How does this process compares to the ones of Rust, C++, D, Racket, etc, for meta-programming? Are they also slow?

Yes, they often very much are, that is why most of their versions are so restricted, to prevent you from doing ‘too much’ and making the compilation even slower.

Actually Rust compilation isn’t slowed down by macros, but by LLVM which spends hell lot of time on optimisations, as Rust frontend output highly unoptimised LLVM IR. This is currently being worked on.

C++ compilation speed isn’t slowed down due to macros, which are a lot simpler than Rust ones (and can be implemented totally outside the compiler itself, check out cpp tool on *NIX machines). It is slowed down due to:

• grammar which isn’t obvious in a lot of places, like vector<vector<int>> (this didn’t compiled before C++11 IIRC) or MyClass foo() (which is needed to be written as MyClass foo{} to do what you think it will do)
• template specialisation, which can create a lot of problems (templates are Turing complete)
• SFINAE

D has actually one of the fastest compiler on the market, so this is clearly not a case there.

It is, however macro’s in Rust are extremely restricted in what they can generate right now so you never see them being slow except in a few potentially worst-cases.

I’m not talking about the pre-processor, that’s more of a read-macro than an in-language macro, I’m referencing templates, which can generate type-aware code at compile-time, these are entirely turing complete (I’m not sure if Rusts even are) and can get very, very slow.

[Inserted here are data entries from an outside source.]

This design comes from an exercise in tuning for small area, a short achievable clock period and few clock cycles on the open sky130 flow, not from production work. In this exercise RTL edits were held to simulation tests only and were not proved equivalent to the original. Power figures rest on the tool's default switching activity, not on a simulated workload.

==> flow/design.v (outline; a module is shown in full before it is edited, if it fits) <==
// module stoker_core: 930 lines
module stoker_core (
    input             clk,
    input             rst,
    output     [11:0] i_addr,
    input      [31:0] i_rdata,
    output            d_req,
    output            d_we,
    output     [12:0] d_addr,
    output     [3:0]  d_be,
    output     [31:0] d_wdata,
    input      [31:0] d_rdata,
    output reg        halted,
    output reg        except,
    output reg [1:0]  exc_class,
    output reg [2:0]  exc_sub,
    output     [13:0] exc_pc,
    output     [31:0] exc_insn,
    output reg [31:0] exc_addr
);
  // ...
==> flow/flow/run.sh <==
#!/bin/bash
# The standard layout, with the timing repair aiming for more setup slack
# than the 24 ns clock needs, so that the achieved period shrinks.
set -euo pipefail
bash standard.sh SETUP_SLACK_MARGIN=17 finish > standard_flow.log 2>&1
==> flow/standard.sh <==
#!/bin/bash
# synth_recipe.tcl (not shown) runs the flow's synth.tcl, then flattens the netlist and writes it again
# the make line also repeats each setting of config.mk as NAME=value (left out here)
make -C /OpenROAD-flow-scripts/flow DESIGN_CONFIG=/design/flow/config.mk WORK_HOME=/design/flow/orfs CLKGATE_MAP_FILE= SYNTH_SCRIPT=/design/flow/synth_recipe.tcl "${@:-finish}"
==> flow/config.mk <==
export PLATFORM = sky130hd
export DESIGN_NAME = stoker_core
export DESIGN_NICKNAME = stoker_core
export VERILOG_FILES = /design/flow/design.v
export SDC_FILE = /design/flow/constraint.sdc
export NUM_CORES = 4
export LEC_CHECK = 0
export CAP_MARGIN = 20
export CORE_MARGIN = 2
export CORE_UTILIZATION = 50
export PLACE_DENSITY = 0.65
export SLEW_MARGIN = 20
==> flow/constraint.sdc <==
create_clock -name core_clock -period 24.0 [get_ports {clk}]
set_input_delay 4.8000 -clock core_clock [delete_from_list [all_inputs] [get_ports {clk}]]
set_output_delay 4.8000 -clock core_clock [all_outputs]
set_load 0.01 [all_outputs]
==> run notes, run 1 <==
status=timing/DRC/antenna clean; cell family with most CP delay=simple AND/OR/NAND/NOR gates; area of all sequential standard cells=between 20000 and 30000 sq um; First DRT Iteration DRCs=13499; Placer Congestion=about 1.1; wire per inst=37.41 um; Combinational Power Share=0.422; vias in the first global route=72355; die area=roughly 150000 sq um; WP buf/inv=4; crit path cell chain=buf_6 -> buf_12 -> mux2_4 -> nand2_2 -> nor3_1 -> nor4_2 -> buf_4 -> o22ai_1 -> nor3_4 -> nand4_2 -> nor4b_2 -> a41oi_1 -> o31ai_1 -> a211oi_1 -> buf_4 -> a211oi_1 -> nand2_1 -> a21oi_2 -> o21ai_2 -> a221o_2; Crit Path Class=reg2reg; Post-Synth Simple-Gate Area=0.1675; Post-synth EDFFs=789; met2 usage=0.7323; first-pass GRT wire length=between 500 and 600 mm; grt total ovfl=0; Die Height=392.2 um; DP Wirelength=276.7 mm; Reg with most FFs=rf; top-count cell post-synth=nand2_1; TritonCTS Buffers=roughly 110; CP required=~24 ns; clock share of power=0.275; pin count of the biggest net entering global routing=87; clk buf depth=3; Final Cell Area=87380 sq um; syn_area_per_cell=9.129 sq um; Power Clock=0.00176 W
Testbench counts, summed over its fixed seeds: cycles 148,028.
==> inputs of run 2 (changes only) <==
--- a/flow/design.v
+++ b/flow/design.v
@@ -637,18 +637,19 @@
     assign d_addr  = sb_v ? sb_addr : e_maddr;
     assign d_be    = sb_be;
     assign d_wdata = sb_data;
     wire        e_multi = (e_mul || mc_cm) && e_step != 2'd3;
     wire        e_busy = e_go && !e_exc_pre && (e_multi || (e_ld && sb_v));
     wire        e_last = !e_multi;
     wire        e_we   = e_go && !e_exc_pre && e_last && e_wr;
     wire        e_stop = e_go && (e_exc_pre || x_mem || e_halt);
-    assign exc_pc   = except ? {e_pc, 2'b00} : 14'd0;
-    assign exc_insn = except ? e_ir : 32'd0;
+    assign exc_pc   = {e_pc, 2'b00};
+    assign exc_insn = e_ir;
+    wire        e_hlt  = e_go && e_halt && !e_exc_pre;
     wire [5:0]  op    = ir[31:26];
     wire [1:0]  pr    = ir[25:24];
     wire [3:0]  rd    = ir[23:20];
     wire [3:0]  ra    = ir[19:16];
     wire [3:0]  rb    = ir[15:12];
     wire [3:0]  fn    = ir[11:8];
     wire [15:0] imm16 = ir[15:0];
     wire [19:0] off20 = ir[19:0];
@@ -780,17 +781,22 @@
         sb_addr <= agu[14:2];
         sb_be   <= st_be;
         sb_data <= st_dat;
         if (rst) begin
             rv <= 16'd0;
             a0 <= 42'd0; a1 <= 42'd0;
             p <= 3'd0;
             fl_n <= 1'b0; fl_z <= 1'b0; fl_c <= 1'b0; fl_v <= 1'b0; fl_s <= 1'b0;
-            pc_f <= 12'd0; nxt <= 12'd0; f_pc <= 12'hFFF; ir_v <= 1'b0;
+            if (halted && pc_f == 12'd0) begin
+                f_pc <= 12'd0; pc_f <= 12'd1;
+            end else begin
+                f_pc <= 12'hFFF; pc_f <= 12'd0;
+            end
+            nxt <= 12'd0; ir_v <= 1'b0;
             e_valid <= 1'b0; e_step <= 2'd0;
             ld_arr <= 1'b0; ldr_v <= 1'b0; sb_v <= 1'b0;
             halted <= 1'b0; except <= 1'b0;
             exc_class <= 2'd0; exc_sub <= 3'd0; exc_addr <= 32'd0;
         end else begin
             if (w_en) rv[w_idx] <= 1'b1;
             ld_arr <= 1'b0;
             if (e_we) begin
@@ -866,16 +872,19 @@
                             mq_b <= (e_step != 2'd2) ? eb[31:16] : eb[15:0];
                             e_neg <= e_step == 2'd0;
                         end else begin
                             mq_a <= (e_step != 2'd2) ? ea[31:16] : ea[15:0];
                             mq_b <= (e_step != 2'd1) ? eb[31:16] : eb[15:0];
                             e_neg <= e_step == 2'd2;
                         end
                     end
+                end else if (e_hlt) begin
+                    e_ir <= 32'd0;
+                    e_pc <= 12'd0;
                 end else if (!e_stop) begin
                     e_step <= 2'd0;
                     e_valid <= d_adv;
                     e_ir <= ir;
                     e_pc <= ir_pc;
                     ea <= opa;
                     eb <= opb;
                     e_rd <= is_call ? 4'd15 : rd;
@@ -919,12 +928,13 @@
                 pc_f <= i_take ? itgt : pc_other;
                 nxt  <= redirect ? btgt : i_take ? itgt : accept ? nxt + 12'd1 : nxt;
                 if (accept) begin
                     ir <= i_rdata; ir_pc <= f_pc;
                     ir_done <= a_done; ir_tk <= a_tk;
                 end
                 if (redirect) ir_v <= 1'b0;
                 else if (room) ir_v <= accept;
+                if (exc_now || e_hlt) pc_f <= 12'd0;
             end
         end
     end
 endmodule
==> flow/flow/run.sh (replaced) <==
#!/bin/bash
# The standard layout, with two changes: the timing repair aims for more
# setup slack than the 24 ns clock needs, so that the achieved period shrinks,
# and the port buffers are buf_2 rather than the default delay-cell buffer.
set -euo pipefail
bash standard.sh SETUP_SLACK_MARGIN=17 "BUFFER_PORTS_ARGS=-buffer_cell sky130_fd_sc_hd__buf_2" finish > standard_flow.log 2>&1
==> run notes, run 2 <==
clock latency on the worst-skew pair=0.83 ns (was 0.84 ns); worst setup margin=16.59 ns (was 16.83 ns); multi-input logic area=45120 sq um (was 45480 sq um); cell family with most CP delay=compound AO/OA/AOI/OAI gates (was simple AND/OR/NAND/NOR gates); commonest non-fill, non-tap cell in the layout=edfxtp_1 (was nand2_1); Crit Path Class=reg2reg (unchanged); Synth warnings=2 (unchanged); Hold Fails Final Rpt=0 (unchanged); Nets=8714 (was 8865); Crit path arrival time=8.14 ns (was 7.64 ns); I/O pin cnt=214 (unchanged); Total Routed Length=388.0 mm (was 393.4 mm); synthesized area=75200 sq um (was 75350 sq um); fraction of layout cells with a size suffix above 1=0.1629 (was 0.1421); TritonRoute pass-1 iters=14 (unchanged); DRT antenna net count=0 (unchanged); Worst R2R End=fl_s (was mq_b[5]); reg2reg path depth=25 (was 20); Power, Total=0.006615 W (was 0.006406 W); most frequent cells in the layout=813 x edfxtp_1, 675 x nand2_1, 523 x a21oi_1 (was 828 x nand2_1, 789 x edfxtp_1, 489 x a21oi_1); die area=153500 sq um (was 153800 sq um); synth top area cells=edfxtp_1 32%, dfxtp_1 5.7%, ha_1 4.5%, a22oi_1 4.3%, a21oi_1 3.8% (was edfxtp_1 31%, dfxtp_1 6.3%, ha_1 4.5%, nand2_1 4.2%, a22oi_1 4.1%); Setup violations, final=0 (unchanged); synthesis-to-layout area growth=14.83% (was 15.97%); post-synthesis sequential area ratio=0.3814 (was 0.3774); Metal-1 WL=128.6 mm (was 128.9 mm); CTS Hold Bufs=0 (unchanged); grt total ovfl=0 (unchanged); dpl ws=14.88 ns (was 14.92 ns); pin count of the biggest net entering global routing=79 (was 87); #FFs+latches synth=1026 (unchanged); cell total after placement=9965 (was 10141); Die Height=391.8 um (was 392.2 um); placed standard-cell area=79120 sq um (was 80300 sq um); Top Registers=rf (512), a0 (42), a1 (42) (unchanged); fmax=135.0 MHz (was 139.5 MHz); Critical Path End=fl_s (was mq_b[5]); Crit. Startpoint=mq_b[2] (was e_sat); delay of the slowest critical-path stage=0.56 ns (was 0.58 ns); IO Port Bufs=210 (unchanged); Combinational Power Share=0.417 (was 0.422); Most Frequent Cell on Critical Path=fa_1; area of all sequential standard cells=28680 sq um (was 28450 sq um); Internal=0.004078 W (was 0.003920 W); clk root buf=clkbuf_16 (unchanged); Initial Utilization=0.5027 (was 0.5031); Critical Path Sink Type=flop (unchanged); Reg with most FFs=rf (unchanged); area of the core=149600 sq um (was 149800 sq um); clock transition at the registers of the reported paths=0.07 ns (about the same); Distinct cells, synth=110 (was 115); Sequential Power Share=0.295 (was 0.303); clk sink count=1026 (unchanged); Vias/cell=7.392 (was 7.372); Mapped Cells=8104 (was 8254); crit-path max FO=8 (was 32); cell taking the most area after synthesis=edfxtp_1 (unchanged); Final Cell Area=86350 sq um (was 87380 sq um); vias in the first global route=71379 (was 72355); sw frac=0.3835 (was 0.3881); initial antenna violation count=28 (was 24); prevailing post-synth register cell=edfxtp_1 (unchanged); Final min period=7.410 ns (was 7.167 ns); Leak=31.45 nW (was 31.22 nW); Max Clock Skew=0.1114 ns (was 0.09174 ns); Setup TNS Final=0 ns (unchanged); startpoint class of the critical path=flop (unchanged); Power Density=76.60 nW/um^2 (was 73.31 nW/um^2); met2 WL post-DR=161.4 mm (was 167.1 mm); status=timing/DRC/antenna clean (unchanged); Fillers=13121 (was 12995); global-route usage over all layers=0.4858 (was 0.4935); Post-synth EDFFs=813 (was 789); std cell rows=142 (unchanged); Die Width=391.8 um (was 392.2 um); Placer Congestion=1.121 (was 1.127); slew at the pin closest to its max-slew limit=1.369 ns (was 1.381 ns); worst min path class=reg2reg (unchanged); Final Max Tran Viols=0 (unchanged); DRC viols=0 (unchanged); Post-synth ARST share=0 (unchanged); H-tree depth=3 (unchanged); CTS tree=yes (unchanged); top-count cell post-synth=edfxtp_1 (was nand2_1); Crit path depth=25 (was 20); WP buf/inv=2 (was 4); First DRT Iteration DRCs=13591 (was 13499); Highest Signal Layer=met5 (unchanged); Crit-path slowest cell=edfxtp_1 (was nor4b_2); wire per inst=37.40 um (was 37.41 um); switching power=0.002536 W (was 0.002486 W); clock share of power=0.288 (was 0.275); Synth top area share=0.3247 (was 0.3144); DP Wirelength=270.3 mm (was 276.7 mm); max FFs per register=512 (unchanged); first-pass GRT wire length=535.1 mm (was 543.4 mm); non-filler cells, final=10376 (was 10516); Peak supply drop=147.2 uV (was 184.0 uV); CP required=24.73 ns (was 24.48 ns); syn_area_per_cell=9.279 sq um (was 9.129 sq um); reg2reg start=mq_b[2] (was e_sat); Slew headroom=0.07888 (was 0.07915); reg-to-reg setup timing slack=16.59 ns (was 16.83 ns); period utilization=0.3087 (was 0.2986); vias=76702 (was 77520); commonest cells in the netlist=813 x edfxtp_1, 684 x nand2_1, 576 x a21oi_1, 555 x nor2_1, 536 x clkbuf_1 (was 843 x nand2_1, 789 x edfxtp_1, 550 x a21oi_1, 532 x clkbuf_1, 526 x nor2_1); Max-Cap Viols=0 (unchanged); unrepaired setup endpoints after global routing=true (unchanged); TritonCTS Buffers=113 (unchanged); clk buf depth=3 (unchanged); met3 WL=54.48 mm (was 49.17 mm)
run 2: cell types whose count changed after synthesis, sizes merged, moves of 24 or more:
cell / delta
a221oi: -44
edfxtp: +24
inv: -24
nor2: +27
dfxtp: -24
nand3: -24
a21oi: +24
xor2: +24
mux2i: +36
nor3: -76
nand2: -159
a21o: +27
run 2: tightest hold or removal path, delay by kind of cell (launching register included):
kind,cells,cell delay [ns]
AO/OA/AOI/OAI,1,0.05
flip-flops,1,0.30
AND/OR/NAND/NOR,1,0.05
run 2: cell type report:
cell class / instances / share of cell area
Inverter: 275 / 0.01208
Clock inverter: 71 / 0.01101
Antenna cell: 25 / 0.0007245
Multi-Input combinational cell: 6173 / 0.5225
Timing Repair inverter: 1 / 0.00005796
Tap cell: 2016 / 0.02921
Timing Repair Buffer: 646 / 0.05687
Clock buffer: 143 / 0.03540
Sequential cell: 1026 / 0.3321
run 2: power groups by stage:
stage / clock network, W / logic [W] / registers, W
after floorplan: 0 / 0.00148 / 0.00197
after global placement: 0 / 0.00220 / 0.00199
after detailed placement: 0 / 0.00221 / 0.00199
after CTS: 0.00189 / 0.00240 / 0.00195
after global routing: 0.00197 / 0.00288 / 0.00195
final: 0.00190 / 0.00276 / 0.00195
run 2: worst min path at each step:
stage | from | to | slack (ns) | cells past startpoint
6_report | exc_addr[29] | exc_addr[29] | 0.46 | 2
5_1_grt | exc_addr[30] | exc_addr[30] | 0.48 | 2
4_1_cts | exc_addr[30] | exc_addr[30] | 0.46 | 2
3_5_place_dp | exc_addr[17] | exc_addr[17] | 0.45 | 2
3_3_place_gp | exc_addr[30] | exc_addr[30] | 0.44 | 2
2_1_floorplan | eb[0] | sb_data[0] | 0.37 | 0
run 2: timing repair:
| action | 4_1_cts | 5_1_grt |
|---|---|---|
| setup endpoints to repair | 872 | 649 |
| resized for setup | 156 | 202 |
| cloned | 4 | 8 |
| setup buffers | 94 | 65 |
| pin swaps | 58 | 81 |
run 2: per-layer routing:
layer / up-vias / track usage
met5: - / 0
met4: 28 / 0.4215
met3: 2222 / 0.1786
met2: 6818 / 0.7095
met1: 36703 / 0.5611
li1: 30931 / -
run 2: logic make-up after synthesis:
kind of cell               count (synthesis)  share of synthesized area
buffers and inverters                    911                    0.04725
muxes                                    310                    0.04584
xor gates and xnor gates                 492                    0.05730
other                                      2                 0.00009987
and+or+nand+nor                         2402                     0.1572
DFF                                     1026                     0.3814
AOI/OAI and AO/OA                       2549                     0.2284
adders and majority gates                412                    0.08253
run 2: per-stage QoR:
stage / util / hold WS [ns]
detailed placement: 0.5289 / 0.4502
finish: 0.5772 / 0.4585
floorplan: - / 0.3711
global route: 0.5769 / 0.4818
CTS: 0.5657 / 0.4600
global placement: 0.5283 / 0.4440
Testbench counts of run 2, summed over its fixed seeds: cycles 147,780.

==> afterwards: timing with drivers on the ports <==
How much do the figures lean on ideal ports? The routed layouts below were timed once more, with nothing changed but the port constraints.
Step 1, drivers: a clkbuf_16 drives clk and a buf_2 each remaining input, both assumed.
Step 2 also shifts input and output timing later by t, the mid clock arrival at the registers, as if the neighbouring blocks saw the same clock.
Slacks: no drivers / after step 1 / after step 2; pairs: no drivers / after step 1.
run | shift t [ns] | setup slack, ns | slew at the worst register clock pin (ns) | cell pins on the clock port's net
run 1 | 0.881 | 16.833 / 16.833 / 16.095 | 0.07 / 0.07 | 1
run 2 | 0.862 | 16.590 / 16.590 / 16.061 | 0.07 / 0.07 | 1
After both steps setup and hold are still met in every run listed. The setup slack of run 1, which loses most, moves by 0.000 ns with the drivers and by -0.738 ns with both steps.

It still followed the spec, just that the precedence of >> was higher than that of the closing template >, that was fixed later.

Just as normal code can, I’ve lived and breathed templates for over 20 years at this point. ^.^

The lifeblood that makes templates so much nicer to use!

D’s macro’s are fairly similar to C++'s, just with a better design that is designed to be interpreted (C++ templates are not interpreted, the fact they can calculate is an oddity of the C++ type system and thus is why it is so slow). They are also restricted in what they can generate.

The prime example is missed though, Lisp, it’s macro’s are both fast and all encompassing, able to generate anything as they are very normal code.